Input records START

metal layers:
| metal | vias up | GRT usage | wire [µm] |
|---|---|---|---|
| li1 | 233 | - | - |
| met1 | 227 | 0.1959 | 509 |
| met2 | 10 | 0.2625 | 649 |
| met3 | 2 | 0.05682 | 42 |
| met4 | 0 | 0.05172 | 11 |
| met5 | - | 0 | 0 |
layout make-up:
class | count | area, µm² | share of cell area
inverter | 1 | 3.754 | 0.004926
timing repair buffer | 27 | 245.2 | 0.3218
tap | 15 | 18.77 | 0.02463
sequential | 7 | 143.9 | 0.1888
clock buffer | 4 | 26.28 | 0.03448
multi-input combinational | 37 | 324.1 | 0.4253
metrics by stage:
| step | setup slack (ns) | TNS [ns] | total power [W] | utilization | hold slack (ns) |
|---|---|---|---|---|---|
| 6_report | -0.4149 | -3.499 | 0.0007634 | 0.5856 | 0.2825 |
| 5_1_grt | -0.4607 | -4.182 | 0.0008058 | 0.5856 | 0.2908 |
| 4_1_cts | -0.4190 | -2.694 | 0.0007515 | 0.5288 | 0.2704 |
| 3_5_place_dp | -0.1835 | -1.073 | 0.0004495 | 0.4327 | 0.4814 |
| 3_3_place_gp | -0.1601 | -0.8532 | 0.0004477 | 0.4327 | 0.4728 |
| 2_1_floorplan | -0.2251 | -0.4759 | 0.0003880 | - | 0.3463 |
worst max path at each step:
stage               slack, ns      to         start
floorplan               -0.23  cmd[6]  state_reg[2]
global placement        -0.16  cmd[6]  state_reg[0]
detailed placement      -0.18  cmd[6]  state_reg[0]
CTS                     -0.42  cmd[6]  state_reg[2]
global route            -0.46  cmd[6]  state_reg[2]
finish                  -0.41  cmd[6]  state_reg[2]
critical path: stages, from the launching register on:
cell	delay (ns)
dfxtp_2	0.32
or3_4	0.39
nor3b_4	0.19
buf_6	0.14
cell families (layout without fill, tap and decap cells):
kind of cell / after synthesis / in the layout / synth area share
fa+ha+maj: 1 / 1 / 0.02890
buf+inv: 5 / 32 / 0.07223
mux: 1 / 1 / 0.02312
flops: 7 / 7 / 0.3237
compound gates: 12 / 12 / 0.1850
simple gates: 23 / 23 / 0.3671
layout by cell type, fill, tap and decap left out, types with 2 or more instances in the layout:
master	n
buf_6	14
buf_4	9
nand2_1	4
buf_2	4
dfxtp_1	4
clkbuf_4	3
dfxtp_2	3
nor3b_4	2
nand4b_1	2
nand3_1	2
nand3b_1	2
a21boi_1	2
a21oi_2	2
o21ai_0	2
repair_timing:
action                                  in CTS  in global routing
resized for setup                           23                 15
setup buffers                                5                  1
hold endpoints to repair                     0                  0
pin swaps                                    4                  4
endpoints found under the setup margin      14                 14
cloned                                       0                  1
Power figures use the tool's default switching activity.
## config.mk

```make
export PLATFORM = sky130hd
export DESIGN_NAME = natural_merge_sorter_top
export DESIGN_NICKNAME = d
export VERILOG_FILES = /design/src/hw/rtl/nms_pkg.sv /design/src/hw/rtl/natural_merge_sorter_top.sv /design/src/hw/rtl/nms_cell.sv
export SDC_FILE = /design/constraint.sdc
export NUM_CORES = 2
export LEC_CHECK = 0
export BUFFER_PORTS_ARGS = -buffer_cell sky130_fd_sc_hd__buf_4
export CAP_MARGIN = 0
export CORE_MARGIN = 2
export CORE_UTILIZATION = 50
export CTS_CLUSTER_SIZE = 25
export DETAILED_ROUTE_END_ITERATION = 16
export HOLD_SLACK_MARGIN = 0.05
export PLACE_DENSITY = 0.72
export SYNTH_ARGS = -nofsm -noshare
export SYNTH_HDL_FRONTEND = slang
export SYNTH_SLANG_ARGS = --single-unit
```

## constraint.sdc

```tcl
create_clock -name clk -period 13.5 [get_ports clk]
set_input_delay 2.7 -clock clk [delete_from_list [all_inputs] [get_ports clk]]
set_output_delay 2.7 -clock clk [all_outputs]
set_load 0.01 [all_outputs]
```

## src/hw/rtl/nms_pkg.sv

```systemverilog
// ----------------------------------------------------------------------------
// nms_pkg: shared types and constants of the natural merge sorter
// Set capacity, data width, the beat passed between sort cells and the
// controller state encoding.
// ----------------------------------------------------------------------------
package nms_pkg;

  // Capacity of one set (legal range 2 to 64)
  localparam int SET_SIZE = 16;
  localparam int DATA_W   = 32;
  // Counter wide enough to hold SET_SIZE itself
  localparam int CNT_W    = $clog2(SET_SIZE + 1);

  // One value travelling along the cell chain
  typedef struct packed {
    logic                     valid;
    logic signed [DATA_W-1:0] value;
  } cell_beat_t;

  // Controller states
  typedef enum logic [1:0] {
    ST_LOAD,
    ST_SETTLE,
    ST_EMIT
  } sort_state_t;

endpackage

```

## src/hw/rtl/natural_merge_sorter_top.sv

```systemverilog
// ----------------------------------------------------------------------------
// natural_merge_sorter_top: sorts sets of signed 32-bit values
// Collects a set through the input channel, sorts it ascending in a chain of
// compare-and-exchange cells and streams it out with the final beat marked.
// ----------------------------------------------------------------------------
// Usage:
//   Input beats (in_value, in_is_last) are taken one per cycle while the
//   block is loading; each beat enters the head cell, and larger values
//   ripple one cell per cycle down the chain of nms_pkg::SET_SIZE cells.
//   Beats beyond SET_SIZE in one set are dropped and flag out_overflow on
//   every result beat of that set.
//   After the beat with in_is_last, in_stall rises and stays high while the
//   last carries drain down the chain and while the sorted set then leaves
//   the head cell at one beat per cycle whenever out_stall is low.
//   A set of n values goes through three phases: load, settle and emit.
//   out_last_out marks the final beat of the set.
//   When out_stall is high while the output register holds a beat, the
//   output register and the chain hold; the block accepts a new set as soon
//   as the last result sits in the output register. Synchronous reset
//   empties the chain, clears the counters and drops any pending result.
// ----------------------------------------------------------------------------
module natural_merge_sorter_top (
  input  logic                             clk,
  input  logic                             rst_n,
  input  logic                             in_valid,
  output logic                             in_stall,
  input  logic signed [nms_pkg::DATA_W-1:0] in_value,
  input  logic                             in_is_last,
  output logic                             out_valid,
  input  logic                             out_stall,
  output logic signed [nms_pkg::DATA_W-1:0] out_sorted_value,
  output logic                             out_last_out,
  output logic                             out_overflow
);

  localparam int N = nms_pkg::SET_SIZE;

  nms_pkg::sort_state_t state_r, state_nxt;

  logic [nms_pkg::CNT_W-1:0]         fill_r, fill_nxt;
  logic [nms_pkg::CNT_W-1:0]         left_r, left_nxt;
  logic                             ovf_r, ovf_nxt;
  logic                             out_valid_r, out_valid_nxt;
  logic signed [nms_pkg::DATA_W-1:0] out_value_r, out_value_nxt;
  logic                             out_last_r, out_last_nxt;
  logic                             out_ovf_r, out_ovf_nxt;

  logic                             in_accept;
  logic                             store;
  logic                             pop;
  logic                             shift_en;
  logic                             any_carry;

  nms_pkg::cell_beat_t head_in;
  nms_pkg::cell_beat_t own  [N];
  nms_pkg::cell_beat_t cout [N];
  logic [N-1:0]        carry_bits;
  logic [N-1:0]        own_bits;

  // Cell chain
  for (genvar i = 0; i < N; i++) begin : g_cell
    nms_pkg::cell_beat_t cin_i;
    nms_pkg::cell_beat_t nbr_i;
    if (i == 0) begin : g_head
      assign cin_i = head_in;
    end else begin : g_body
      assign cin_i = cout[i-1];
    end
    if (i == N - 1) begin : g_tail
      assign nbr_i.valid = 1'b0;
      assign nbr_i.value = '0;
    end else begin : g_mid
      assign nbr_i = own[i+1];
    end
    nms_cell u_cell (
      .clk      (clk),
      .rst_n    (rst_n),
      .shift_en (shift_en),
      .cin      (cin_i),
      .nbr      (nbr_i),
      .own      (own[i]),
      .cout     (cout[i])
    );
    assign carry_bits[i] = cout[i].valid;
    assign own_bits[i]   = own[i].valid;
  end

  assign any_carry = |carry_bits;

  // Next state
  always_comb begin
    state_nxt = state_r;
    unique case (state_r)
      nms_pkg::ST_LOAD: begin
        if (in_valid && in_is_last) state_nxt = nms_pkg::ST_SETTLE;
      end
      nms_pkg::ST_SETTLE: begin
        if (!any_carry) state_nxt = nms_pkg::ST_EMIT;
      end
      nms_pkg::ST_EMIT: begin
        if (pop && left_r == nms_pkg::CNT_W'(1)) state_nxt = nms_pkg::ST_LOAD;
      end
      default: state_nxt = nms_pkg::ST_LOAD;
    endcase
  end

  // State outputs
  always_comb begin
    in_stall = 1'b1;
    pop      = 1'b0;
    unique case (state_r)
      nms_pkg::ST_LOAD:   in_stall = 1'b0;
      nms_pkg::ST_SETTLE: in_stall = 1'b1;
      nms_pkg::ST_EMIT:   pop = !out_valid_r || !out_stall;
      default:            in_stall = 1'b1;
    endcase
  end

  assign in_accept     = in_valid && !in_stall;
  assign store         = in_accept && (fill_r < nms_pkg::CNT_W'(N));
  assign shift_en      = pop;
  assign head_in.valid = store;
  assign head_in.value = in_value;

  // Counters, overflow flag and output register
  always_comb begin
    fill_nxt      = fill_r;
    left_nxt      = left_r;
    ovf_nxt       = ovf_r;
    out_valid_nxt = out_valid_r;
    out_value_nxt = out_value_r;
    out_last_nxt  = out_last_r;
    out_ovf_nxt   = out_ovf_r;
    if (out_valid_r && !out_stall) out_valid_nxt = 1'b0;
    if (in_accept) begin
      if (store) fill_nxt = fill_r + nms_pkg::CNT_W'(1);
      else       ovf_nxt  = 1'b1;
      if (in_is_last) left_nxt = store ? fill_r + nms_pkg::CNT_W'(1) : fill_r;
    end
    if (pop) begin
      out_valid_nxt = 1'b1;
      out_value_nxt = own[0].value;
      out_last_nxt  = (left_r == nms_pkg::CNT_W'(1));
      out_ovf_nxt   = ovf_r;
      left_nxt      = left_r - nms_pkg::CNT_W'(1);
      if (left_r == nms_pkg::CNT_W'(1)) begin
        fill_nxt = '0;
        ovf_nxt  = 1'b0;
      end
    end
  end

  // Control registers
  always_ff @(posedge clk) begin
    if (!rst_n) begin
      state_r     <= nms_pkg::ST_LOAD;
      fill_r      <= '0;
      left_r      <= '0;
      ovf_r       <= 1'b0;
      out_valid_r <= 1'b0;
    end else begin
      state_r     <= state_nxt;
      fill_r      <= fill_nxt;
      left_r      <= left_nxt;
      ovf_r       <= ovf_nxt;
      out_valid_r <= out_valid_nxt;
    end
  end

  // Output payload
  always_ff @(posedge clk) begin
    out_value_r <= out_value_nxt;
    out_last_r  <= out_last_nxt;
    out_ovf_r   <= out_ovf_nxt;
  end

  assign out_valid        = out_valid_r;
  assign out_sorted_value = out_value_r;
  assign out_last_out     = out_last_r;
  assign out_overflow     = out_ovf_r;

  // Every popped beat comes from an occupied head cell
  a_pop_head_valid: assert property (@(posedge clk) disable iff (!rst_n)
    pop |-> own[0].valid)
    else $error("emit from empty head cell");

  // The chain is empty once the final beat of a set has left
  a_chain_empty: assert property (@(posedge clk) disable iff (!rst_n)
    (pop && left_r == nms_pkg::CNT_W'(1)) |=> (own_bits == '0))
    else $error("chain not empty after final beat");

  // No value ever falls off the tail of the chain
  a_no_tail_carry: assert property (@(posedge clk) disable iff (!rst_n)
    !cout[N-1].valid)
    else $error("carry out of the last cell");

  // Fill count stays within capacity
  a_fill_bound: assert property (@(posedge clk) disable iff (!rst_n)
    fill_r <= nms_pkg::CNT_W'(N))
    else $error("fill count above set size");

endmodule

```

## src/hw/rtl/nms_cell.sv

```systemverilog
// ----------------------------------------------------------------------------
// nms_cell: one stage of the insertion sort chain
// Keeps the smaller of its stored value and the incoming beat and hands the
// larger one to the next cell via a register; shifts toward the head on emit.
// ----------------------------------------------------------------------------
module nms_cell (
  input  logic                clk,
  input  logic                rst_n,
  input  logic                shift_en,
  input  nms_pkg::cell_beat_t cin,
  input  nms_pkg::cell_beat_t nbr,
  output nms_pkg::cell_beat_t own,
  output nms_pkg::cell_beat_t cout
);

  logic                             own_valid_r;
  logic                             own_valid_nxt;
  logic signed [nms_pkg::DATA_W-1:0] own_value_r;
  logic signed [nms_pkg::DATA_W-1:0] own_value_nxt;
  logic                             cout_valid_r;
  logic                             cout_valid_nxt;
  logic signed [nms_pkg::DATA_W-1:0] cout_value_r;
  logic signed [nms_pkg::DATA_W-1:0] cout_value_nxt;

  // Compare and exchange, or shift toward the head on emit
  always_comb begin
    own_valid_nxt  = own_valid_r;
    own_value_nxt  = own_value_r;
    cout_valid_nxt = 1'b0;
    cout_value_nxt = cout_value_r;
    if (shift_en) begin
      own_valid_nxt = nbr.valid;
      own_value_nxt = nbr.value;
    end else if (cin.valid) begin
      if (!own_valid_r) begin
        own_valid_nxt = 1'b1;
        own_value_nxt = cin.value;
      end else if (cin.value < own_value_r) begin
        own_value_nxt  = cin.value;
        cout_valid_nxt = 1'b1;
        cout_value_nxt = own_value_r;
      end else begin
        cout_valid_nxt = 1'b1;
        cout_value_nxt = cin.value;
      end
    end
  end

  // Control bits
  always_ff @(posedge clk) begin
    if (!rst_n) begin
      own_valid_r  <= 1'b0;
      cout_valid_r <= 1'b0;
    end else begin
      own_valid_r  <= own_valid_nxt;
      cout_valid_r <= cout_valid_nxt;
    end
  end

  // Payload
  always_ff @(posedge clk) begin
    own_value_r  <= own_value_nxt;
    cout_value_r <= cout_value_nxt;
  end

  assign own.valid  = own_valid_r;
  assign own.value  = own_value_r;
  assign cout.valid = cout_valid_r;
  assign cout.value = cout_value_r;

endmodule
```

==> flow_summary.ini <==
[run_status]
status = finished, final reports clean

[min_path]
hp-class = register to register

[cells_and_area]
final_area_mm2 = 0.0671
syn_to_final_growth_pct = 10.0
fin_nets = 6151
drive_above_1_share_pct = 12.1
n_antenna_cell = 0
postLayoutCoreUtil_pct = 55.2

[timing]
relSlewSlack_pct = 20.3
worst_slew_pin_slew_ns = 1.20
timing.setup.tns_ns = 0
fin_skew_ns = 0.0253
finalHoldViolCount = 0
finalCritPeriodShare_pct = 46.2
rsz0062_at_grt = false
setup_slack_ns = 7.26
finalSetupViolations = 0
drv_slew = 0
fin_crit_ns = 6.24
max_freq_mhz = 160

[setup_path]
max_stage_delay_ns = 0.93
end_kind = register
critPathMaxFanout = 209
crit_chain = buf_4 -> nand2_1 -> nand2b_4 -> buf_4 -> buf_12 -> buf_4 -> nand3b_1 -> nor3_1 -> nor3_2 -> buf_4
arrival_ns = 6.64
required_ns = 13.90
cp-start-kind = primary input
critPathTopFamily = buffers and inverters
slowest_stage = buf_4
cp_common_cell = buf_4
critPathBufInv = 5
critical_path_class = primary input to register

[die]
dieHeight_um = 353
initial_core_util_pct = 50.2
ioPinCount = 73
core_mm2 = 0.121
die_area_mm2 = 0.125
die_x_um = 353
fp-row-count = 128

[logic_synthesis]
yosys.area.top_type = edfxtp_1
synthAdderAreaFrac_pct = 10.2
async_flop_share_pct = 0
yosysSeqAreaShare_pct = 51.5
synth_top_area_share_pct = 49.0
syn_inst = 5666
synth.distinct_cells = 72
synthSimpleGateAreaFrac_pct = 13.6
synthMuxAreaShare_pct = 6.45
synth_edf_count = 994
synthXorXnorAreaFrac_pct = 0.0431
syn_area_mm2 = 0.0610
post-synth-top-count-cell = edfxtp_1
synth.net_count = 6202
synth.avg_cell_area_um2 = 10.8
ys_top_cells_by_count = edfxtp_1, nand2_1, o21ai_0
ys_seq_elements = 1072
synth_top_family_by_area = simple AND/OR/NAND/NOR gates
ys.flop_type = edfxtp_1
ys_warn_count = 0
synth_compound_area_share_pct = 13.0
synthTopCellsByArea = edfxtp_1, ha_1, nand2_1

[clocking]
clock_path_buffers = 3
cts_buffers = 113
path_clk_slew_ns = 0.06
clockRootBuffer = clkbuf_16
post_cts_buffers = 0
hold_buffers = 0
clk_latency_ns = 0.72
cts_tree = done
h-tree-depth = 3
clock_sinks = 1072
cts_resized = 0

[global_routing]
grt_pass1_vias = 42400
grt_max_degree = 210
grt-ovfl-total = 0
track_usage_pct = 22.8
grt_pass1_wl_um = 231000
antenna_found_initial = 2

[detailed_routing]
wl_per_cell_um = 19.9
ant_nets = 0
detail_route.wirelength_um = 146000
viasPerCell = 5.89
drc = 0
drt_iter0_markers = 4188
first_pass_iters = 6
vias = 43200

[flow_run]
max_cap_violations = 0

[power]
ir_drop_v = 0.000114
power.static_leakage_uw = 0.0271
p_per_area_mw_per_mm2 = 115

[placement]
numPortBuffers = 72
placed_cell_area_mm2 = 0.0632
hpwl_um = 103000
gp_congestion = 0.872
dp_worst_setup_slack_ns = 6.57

Input records END

§ Assignment
Only the lines from the first line of the records through the line containing "clock buffer | 4 | 26.28 | 0.03448" should be repeated, exactly as they appear.

§ Finished exercise
metal layers:
| metal | vias up | GRT usage | wire [µm] |
|---|---|---|---|
| li1 | 233 | - | - |
| met1 | 227 | 0.1959 | 509 |
| met2 | 10 | 0.2625 | 649 |
| met3 | 2 | 0.05682 | 42 |
| met4 | 0 | 0.05172 | 11 |
| met5 | - | 0 | 0 |
layout make-up:
class | count | area, µm² | share of cell area
inverter | 1 | 3.754 | 0.004926
timing repair buffer | 27 | 245.2 | 0.3218
tap | 15 | 18.77 | 0.02463
sequential | 7 | 143.9 | 0.1888
clock buffer | 4 | 26.28 | 0.03448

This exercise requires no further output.